The lung cancer cell line A-549 (CCL-185) and lung cell line HPAEC (PCS-100-022) used in this study were purchased from ATCC (https://www.atcc.org/) and cultured in DMEM medium containing 10% fetal bovine serum at 37 ℃ and 5% CO₂. Cells were transferred every 2-3 days; those in the logarithmic growth stage were used for the experiment. Cells were lysed with Trizol solution, and RNA was extracted. Reverse transcription of mRNA was performed using the PrimeScript™ RT reagent Kit with gDNA Eraser (Perfect Real Time) (Code No. RR047Q; TAKARA, Beijing, China). RT-qPCR was performed using cDNA obtained from reverse transcription.
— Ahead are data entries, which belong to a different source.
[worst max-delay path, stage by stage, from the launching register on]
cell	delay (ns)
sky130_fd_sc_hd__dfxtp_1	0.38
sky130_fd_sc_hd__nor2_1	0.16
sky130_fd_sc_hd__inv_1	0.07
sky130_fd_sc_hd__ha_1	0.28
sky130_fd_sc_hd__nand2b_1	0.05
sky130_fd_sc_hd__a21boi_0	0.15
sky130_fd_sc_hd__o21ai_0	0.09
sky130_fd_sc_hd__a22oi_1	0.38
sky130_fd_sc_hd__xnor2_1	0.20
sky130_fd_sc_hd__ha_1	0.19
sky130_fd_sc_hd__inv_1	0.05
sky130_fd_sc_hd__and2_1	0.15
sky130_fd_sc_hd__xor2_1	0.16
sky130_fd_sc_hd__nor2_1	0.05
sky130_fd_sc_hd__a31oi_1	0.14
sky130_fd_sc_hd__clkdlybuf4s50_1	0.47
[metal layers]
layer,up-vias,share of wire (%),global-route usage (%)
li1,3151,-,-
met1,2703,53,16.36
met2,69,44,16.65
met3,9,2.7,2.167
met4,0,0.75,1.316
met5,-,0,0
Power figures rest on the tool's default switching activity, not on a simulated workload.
The procedure followed the protocol of the TB Green® Premix Ex Taq™ II (Tli RNaseH Plus) (Code No. RR820Q; TAKARA Bio). Reverse transcription and fluorescence quantitative PCR procedures were performed according to the manufacturer's instructions. Primers and sequences used for the analysis are listed in Tables 1 and 2.

Results

Immune landscape of lung cancer tumors

To assess the immune landscape based on the PD-L1 signaling axis and immune escape status, we collected tumor samples from eight patients with lung cancer for scRNA-seq and bioinformatics analysis. These samples included 4 without PD-L1 expression, 2 with PD-L1 expression, and 2 with high PD-L1 expression. In total, 58810 single cells were analyzed: 38,244 cells from four samples without PD-L1 expression, 14231 cells from two samples with PD-L1 expression, and 6335 cells from two samples with high PD-L1 expression. As shown in Figure 1, seven cell types were identified in the dataset: T cells, B cells, epithelial cells, DCs, astrocytes, tissue stem cells, and endothelial cells. These cell types were annotated separately for each group of cells and patients, and there were differences between PD-L1-positive and negative samples. T-cells and B-cells were dominant in both groups. The numbers of B cells, astrocytes, endothelial cells, epidermal cells, and tissue stem cells were higher in the PD-L1-positive sample group, whereas T cells and DCs were dominant in the PD-L1-negative sample group.

 Figure 1 

Single-cell landscape of lung cancer tumor and its PD-L1 immune signaling axis response. PD-L1: Programmed Death-Ligand 1

Cell subpopulation analysis

We further subdivided the seven cell types from different classes into 17 clusters (Figure 2A). Considering the large-scale chromosomal changes in cancer cells, we used molecular markers to annotate the 17 cell clusters as tumor or normal cells. Among the 17 clusters, one was identified as tumor cells, and another 6 clusters of cells were annotated as unknown; that is, it could not be determined whether they were tumor cells or normal cells (Figure 2B). To analyze the relationship between PD-L1 positivity and cell clusters, we compared the PD-L1 detection rates between different cell clusters (Figure 2C) and found that the positive rate of PD-L1 in the tumor_C1 cell cluster exceeded 50%. The negative rate of PD-L1 in most of the normal cell clusters was more than 50%, such as Norm_C1, Norm_C2, Norm_C4, Norm_C5, Norm_C7, Norm_C8, Norm_C9, and Norm_C10. The Norm_C3 and Norm_C6 clusters showed positive rates of PD-L1 of over 50%. According to the UMAP cluster analysis, tumor_C1 clusters were isolated from epithelial cells, and Norm_C3 and Norm_C6 clusters were isolated from stem cells and astrocytes, respectively (Figure 2D, E).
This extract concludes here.